DATASET RECORDS:

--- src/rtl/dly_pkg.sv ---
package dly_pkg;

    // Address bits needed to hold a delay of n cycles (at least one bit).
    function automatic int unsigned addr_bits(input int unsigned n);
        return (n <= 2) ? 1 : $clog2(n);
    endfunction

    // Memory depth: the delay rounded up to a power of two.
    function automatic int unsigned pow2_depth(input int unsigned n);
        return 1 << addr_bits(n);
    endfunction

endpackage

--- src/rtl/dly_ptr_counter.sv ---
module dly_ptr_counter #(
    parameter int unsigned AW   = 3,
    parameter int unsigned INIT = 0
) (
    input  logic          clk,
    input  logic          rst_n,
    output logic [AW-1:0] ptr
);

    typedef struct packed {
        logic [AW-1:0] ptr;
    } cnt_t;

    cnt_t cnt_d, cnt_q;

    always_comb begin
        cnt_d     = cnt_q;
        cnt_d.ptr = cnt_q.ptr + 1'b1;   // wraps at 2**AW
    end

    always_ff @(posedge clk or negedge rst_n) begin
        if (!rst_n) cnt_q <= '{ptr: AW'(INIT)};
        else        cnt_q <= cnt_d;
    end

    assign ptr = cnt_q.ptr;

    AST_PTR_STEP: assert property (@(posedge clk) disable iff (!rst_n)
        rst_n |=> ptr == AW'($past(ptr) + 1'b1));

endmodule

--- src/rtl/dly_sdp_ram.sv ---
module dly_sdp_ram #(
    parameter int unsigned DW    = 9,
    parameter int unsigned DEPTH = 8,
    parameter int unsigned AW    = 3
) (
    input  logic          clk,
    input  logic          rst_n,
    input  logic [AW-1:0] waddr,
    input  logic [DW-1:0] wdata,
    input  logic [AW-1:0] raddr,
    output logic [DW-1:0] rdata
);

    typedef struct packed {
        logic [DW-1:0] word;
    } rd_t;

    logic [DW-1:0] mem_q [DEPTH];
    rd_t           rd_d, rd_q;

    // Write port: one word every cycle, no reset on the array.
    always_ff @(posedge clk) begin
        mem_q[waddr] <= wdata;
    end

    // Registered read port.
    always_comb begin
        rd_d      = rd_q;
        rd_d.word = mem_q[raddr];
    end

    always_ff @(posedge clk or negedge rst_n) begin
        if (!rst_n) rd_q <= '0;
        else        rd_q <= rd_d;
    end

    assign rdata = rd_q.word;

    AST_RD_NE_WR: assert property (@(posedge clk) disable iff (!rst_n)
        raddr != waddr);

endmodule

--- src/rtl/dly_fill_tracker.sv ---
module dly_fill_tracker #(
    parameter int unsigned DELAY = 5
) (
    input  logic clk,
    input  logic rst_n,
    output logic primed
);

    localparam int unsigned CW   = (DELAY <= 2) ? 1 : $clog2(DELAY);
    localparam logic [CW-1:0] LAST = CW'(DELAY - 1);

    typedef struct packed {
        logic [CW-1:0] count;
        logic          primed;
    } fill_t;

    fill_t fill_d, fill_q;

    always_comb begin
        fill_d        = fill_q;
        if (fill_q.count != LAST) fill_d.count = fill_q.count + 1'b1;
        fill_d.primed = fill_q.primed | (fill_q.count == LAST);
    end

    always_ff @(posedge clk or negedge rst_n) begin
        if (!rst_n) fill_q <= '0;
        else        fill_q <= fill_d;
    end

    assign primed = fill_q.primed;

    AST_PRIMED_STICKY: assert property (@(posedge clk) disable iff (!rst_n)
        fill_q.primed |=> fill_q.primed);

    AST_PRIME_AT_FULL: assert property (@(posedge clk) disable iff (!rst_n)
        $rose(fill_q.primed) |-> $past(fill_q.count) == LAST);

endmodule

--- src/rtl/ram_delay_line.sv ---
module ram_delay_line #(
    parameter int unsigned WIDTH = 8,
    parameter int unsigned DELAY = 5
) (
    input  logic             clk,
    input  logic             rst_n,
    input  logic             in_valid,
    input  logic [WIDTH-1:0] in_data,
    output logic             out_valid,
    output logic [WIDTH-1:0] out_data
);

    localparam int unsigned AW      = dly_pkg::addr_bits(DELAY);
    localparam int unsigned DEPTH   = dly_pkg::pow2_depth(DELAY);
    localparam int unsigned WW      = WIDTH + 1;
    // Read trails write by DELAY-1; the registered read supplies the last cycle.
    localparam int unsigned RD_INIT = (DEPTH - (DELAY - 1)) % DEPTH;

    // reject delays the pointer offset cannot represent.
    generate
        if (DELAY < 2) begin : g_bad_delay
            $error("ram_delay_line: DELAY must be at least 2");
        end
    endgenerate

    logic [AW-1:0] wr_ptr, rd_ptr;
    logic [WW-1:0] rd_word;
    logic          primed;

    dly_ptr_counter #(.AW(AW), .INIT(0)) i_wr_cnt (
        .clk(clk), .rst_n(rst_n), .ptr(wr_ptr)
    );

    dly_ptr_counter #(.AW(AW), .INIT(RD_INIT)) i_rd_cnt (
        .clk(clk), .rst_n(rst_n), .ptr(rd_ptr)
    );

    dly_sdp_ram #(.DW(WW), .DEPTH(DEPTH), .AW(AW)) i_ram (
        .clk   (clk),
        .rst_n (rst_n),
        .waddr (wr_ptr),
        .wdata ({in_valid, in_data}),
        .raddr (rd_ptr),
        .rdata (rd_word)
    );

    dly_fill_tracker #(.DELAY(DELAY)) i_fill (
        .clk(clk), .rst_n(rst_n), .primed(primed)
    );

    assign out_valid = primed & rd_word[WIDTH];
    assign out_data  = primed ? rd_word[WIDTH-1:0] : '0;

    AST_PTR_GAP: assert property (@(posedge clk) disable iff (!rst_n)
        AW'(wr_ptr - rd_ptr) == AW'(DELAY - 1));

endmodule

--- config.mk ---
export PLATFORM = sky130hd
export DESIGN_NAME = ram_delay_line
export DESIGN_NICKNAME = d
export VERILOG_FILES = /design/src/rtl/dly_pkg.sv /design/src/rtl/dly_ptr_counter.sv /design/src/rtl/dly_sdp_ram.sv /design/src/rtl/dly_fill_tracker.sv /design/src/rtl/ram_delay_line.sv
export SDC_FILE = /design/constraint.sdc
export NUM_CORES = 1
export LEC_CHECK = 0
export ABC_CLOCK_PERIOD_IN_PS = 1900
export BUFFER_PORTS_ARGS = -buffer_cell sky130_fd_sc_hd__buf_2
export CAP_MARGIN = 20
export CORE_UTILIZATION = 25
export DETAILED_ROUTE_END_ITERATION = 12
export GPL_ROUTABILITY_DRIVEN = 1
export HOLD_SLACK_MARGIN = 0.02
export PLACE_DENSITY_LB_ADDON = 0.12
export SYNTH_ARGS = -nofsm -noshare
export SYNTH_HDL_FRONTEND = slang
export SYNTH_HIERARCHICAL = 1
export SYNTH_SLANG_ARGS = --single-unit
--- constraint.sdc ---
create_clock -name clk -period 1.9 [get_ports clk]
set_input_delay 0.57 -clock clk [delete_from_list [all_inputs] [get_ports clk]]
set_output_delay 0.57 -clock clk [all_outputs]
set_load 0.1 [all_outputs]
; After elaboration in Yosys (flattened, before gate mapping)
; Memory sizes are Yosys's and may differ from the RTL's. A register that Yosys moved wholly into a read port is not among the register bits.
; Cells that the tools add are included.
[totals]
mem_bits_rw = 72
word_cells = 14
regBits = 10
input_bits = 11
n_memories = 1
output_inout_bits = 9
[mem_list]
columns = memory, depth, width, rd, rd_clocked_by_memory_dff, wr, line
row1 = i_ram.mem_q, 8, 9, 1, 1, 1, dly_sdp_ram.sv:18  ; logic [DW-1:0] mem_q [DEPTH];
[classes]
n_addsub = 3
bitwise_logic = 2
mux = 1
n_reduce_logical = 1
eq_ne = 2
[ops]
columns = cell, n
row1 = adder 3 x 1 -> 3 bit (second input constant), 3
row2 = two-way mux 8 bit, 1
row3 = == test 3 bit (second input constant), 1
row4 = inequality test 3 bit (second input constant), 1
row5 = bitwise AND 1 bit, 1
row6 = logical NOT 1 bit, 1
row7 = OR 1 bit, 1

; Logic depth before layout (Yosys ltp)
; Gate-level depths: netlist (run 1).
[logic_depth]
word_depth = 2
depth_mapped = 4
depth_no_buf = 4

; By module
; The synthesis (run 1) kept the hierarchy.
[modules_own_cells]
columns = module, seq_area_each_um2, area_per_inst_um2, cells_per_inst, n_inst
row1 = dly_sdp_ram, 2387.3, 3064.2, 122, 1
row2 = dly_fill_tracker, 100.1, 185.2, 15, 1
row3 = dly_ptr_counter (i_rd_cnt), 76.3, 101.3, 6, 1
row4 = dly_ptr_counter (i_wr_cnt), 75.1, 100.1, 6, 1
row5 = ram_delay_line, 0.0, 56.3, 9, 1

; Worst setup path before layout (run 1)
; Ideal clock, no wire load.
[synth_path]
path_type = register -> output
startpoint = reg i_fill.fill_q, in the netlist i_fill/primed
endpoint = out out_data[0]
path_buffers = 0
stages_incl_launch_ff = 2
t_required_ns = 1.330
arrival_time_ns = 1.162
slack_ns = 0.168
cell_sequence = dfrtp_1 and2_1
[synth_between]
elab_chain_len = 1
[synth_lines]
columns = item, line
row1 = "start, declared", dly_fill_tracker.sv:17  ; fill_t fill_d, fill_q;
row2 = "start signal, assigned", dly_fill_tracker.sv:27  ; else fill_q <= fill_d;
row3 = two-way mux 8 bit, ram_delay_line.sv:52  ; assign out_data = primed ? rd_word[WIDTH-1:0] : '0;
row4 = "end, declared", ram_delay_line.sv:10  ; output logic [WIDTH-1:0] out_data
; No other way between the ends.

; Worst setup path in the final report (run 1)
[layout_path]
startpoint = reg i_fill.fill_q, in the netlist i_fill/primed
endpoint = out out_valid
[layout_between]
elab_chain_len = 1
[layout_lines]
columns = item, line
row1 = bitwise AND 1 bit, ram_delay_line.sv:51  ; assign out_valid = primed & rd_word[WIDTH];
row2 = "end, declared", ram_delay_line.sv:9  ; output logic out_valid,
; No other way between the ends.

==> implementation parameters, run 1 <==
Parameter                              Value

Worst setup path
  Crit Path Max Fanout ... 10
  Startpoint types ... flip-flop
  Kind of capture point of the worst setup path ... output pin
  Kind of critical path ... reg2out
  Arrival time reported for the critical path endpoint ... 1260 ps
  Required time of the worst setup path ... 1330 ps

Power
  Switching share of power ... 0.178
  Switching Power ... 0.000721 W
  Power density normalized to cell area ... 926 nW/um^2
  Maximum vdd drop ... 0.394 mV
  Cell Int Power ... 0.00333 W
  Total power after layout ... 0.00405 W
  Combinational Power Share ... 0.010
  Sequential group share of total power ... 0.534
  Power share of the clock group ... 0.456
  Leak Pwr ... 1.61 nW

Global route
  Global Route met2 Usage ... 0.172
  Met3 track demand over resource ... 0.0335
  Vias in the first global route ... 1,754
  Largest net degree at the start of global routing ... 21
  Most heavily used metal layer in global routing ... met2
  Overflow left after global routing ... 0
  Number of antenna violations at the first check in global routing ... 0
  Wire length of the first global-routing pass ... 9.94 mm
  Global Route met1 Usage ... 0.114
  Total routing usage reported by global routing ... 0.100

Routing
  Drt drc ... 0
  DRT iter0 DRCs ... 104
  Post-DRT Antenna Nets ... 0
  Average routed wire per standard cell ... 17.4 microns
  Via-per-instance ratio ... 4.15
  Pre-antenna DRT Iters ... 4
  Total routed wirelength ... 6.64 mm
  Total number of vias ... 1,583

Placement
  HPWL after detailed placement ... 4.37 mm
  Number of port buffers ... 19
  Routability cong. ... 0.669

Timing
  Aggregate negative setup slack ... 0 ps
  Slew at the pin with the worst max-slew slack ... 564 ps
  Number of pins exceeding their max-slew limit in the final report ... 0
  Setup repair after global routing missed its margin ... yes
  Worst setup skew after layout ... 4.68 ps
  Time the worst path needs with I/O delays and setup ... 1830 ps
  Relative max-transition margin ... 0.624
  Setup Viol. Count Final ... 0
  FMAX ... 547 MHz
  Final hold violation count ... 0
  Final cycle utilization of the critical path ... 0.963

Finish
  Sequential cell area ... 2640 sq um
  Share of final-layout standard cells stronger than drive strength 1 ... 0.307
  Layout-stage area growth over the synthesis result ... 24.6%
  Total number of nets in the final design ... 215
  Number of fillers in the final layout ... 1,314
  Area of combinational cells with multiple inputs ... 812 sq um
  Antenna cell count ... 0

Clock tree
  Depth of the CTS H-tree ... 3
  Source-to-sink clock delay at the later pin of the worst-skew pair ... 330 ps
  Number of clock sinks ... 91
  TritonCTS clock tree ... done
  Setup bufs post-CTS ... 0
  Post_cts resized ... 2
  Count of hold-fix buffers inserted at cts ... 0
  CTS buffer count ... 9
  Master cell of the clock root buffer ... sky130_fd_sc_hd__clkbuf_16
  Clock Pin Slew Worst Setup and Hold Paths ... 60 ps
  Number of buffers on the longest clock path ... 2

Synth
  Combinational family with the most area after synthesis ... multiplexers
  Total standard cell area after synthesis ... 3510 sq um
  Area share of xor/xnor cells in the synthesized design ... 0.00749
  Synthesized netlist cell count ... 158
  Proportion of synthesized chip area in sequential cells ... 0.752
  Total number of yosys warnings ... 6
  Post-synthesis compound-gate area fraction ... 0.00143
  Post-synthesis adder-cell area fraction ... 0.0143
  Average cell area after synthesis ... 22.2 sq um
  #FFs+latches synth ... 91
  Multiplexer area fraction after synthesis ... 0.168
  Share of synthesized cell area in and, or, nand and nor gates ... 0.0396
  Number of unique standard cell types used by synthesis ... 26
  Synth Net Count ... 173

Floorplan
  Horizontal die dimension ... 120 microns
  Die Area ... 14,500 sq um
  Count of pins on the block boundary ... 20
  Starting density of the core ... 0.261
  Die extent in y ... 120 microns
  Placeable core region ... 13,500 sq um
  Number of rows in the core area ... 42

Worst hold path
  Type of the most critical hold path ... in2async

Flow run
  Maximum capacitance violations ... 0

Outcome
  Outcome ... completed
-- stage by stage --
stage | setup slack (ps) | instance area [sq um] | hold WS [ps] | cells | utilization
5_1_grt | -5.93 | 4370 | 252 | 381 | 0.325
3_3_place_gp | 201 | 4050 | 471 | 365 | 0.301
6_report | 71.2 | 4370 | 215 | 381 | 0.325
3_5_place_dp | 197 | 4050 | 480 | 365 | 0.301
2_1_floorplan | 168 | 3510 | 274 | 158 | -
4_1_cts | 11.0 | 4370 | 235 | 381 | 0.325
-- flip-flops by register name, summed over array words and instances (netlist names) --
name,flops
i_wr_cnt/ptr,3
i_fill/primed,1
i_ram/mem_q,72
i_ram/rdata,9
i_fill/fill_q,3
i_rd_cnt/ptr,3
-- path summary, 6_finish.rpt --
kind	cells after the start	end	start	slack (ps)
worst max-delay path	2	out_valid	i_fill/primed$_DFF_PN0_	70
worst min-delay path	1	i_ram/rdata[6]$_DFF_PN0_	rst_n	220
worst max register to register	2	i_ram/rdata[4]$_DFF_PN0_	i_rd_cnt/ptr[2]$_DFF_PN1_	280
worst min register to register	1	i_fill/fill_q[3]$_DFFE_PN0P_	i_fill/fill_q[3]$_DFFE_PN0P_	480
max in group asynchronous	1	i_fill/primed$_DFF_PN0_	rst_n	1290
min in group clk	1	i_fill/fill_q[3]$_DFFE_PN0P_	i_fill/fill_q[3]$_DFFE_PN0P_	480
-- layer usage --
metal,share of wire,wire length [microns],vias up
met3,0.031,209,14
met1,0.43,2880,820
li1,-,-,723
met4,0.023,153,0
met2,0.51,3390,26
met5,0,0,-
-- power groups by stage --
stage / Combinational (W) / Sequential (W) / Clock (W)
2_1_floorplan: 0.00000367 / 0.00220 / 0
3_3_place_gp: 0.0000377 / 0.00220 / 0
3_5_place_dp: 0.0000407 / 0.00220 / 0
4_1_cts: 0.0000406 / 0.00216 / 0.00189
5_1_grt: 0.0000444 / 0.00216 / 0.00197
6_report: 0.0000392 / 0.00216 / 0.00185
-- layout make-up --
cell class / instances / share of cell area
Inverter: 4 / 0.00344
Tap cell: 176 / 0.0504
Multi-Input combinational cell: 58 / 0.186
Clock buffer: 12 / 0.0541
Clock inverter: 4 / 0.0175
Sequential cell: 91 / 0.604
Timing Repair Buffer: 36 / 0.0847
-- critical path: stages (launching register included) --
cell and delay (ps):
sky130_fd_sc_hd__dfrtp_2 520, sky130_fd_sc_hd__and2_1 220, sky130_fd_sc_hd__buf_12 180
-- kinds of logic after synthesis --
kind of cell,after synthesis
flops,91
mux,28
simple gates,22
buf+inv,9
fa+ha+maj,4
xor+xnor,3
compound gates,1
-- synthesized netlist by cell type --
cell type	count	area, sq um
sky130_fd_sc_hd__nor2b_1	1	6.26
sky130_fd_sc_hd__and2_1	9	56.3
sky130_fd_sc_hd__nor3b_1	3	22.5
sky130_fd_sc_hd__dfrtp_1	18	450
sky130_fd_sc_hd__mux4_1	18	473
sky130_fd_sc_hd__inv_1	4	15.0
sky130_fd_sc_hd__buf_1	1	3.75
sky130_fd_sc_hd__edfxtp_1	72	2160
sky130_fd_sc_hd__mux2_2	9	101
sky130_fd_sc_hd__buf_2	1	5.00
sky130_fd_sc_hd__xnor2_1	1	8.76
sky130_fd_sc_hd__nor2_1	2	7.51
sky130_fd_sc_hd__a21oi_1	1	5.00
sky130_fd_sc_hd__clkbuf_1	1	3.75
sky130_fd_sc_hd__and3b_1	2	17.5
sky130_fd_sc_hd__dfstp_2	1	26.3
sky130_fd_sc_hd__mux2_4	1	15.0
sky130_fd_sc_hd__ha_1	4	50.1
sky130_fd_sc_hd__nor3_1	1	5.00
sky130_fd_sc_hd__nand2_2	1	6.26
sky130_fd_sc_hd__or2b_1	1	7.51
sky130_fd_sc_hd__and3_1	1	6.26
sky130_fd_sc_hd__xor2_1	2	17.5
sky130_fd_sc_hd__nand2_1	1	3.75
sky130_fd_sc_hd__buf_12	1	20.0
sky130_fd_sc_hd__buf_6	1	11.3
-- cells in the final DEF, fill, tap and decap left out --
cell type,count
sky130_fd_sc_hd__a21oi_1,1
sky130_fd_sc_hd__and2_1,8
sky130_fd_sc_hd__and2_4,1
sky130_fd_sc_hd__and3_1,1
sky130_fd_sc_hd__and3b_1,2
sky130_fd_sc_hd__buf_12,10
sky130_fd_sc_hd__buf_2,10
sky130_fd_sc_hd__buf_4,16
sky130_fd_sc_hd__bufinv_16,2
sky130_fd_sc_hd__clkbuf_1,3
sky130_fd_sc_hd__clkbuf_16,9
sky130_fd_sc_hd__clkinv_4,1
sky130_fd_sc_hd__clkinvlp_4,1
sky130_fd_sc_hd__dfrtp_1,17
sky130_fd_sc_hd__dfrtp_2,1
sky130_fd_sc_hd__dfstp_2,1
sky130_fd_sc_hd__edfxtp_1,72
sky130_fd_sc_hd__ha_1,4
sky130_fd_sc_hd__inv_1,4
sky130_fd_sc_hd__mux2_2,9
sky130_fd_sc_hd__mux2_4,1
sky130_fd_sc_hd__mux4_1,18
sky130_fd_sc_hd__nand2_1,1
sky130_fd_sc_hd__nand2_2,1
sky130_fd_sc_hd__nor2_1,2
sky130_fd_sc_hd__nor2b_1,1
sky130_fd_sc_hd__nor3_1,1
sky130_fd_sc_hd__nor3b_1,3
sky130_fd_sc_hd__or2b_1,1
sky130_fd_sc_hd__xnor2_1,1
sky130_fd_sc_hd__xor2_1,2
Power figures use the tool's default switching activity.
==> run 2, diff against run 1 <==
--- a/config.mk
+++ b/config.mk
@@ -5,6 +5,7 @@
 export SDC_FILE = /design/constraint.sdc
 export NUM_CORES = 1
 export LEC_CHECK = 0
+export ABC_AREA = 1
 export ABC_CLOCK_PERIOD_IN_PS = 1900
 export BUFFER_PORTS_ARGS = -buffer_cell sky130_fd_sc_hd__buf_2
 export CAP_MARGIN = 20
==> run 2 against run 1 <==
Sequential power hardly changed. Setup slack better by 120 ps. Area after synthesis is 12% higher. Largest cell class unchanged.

WHAT YOU WILL DO:
Look above for the line with "cell type,count" and the line with "sky130_fd_sc_hd__clkbuf_1,3", and reproduce exactly those two lines plus every line between, nothing more.

ANSWER TO THIS EXERCISE:
cell type,count
sky130_fd_sc_hd__a21oi_1,1
sky130_fd_sc_hd__and2_1,8
sky130_fd_sc_hd__and2_4,1
sky130_fd_sc_hd__and3_1,1
sky130_fd_sc_hd__and3b_1,2
sky130_fd_sc_hd__buf_12,10
sky130_fd_sc_hd__buf_2,10
sky130_fd_sc_hd__buf_4,16
sky130_fd_sc_hd__bufinv_16,2
sky130_fd_sc_hd__clkbuf_1,3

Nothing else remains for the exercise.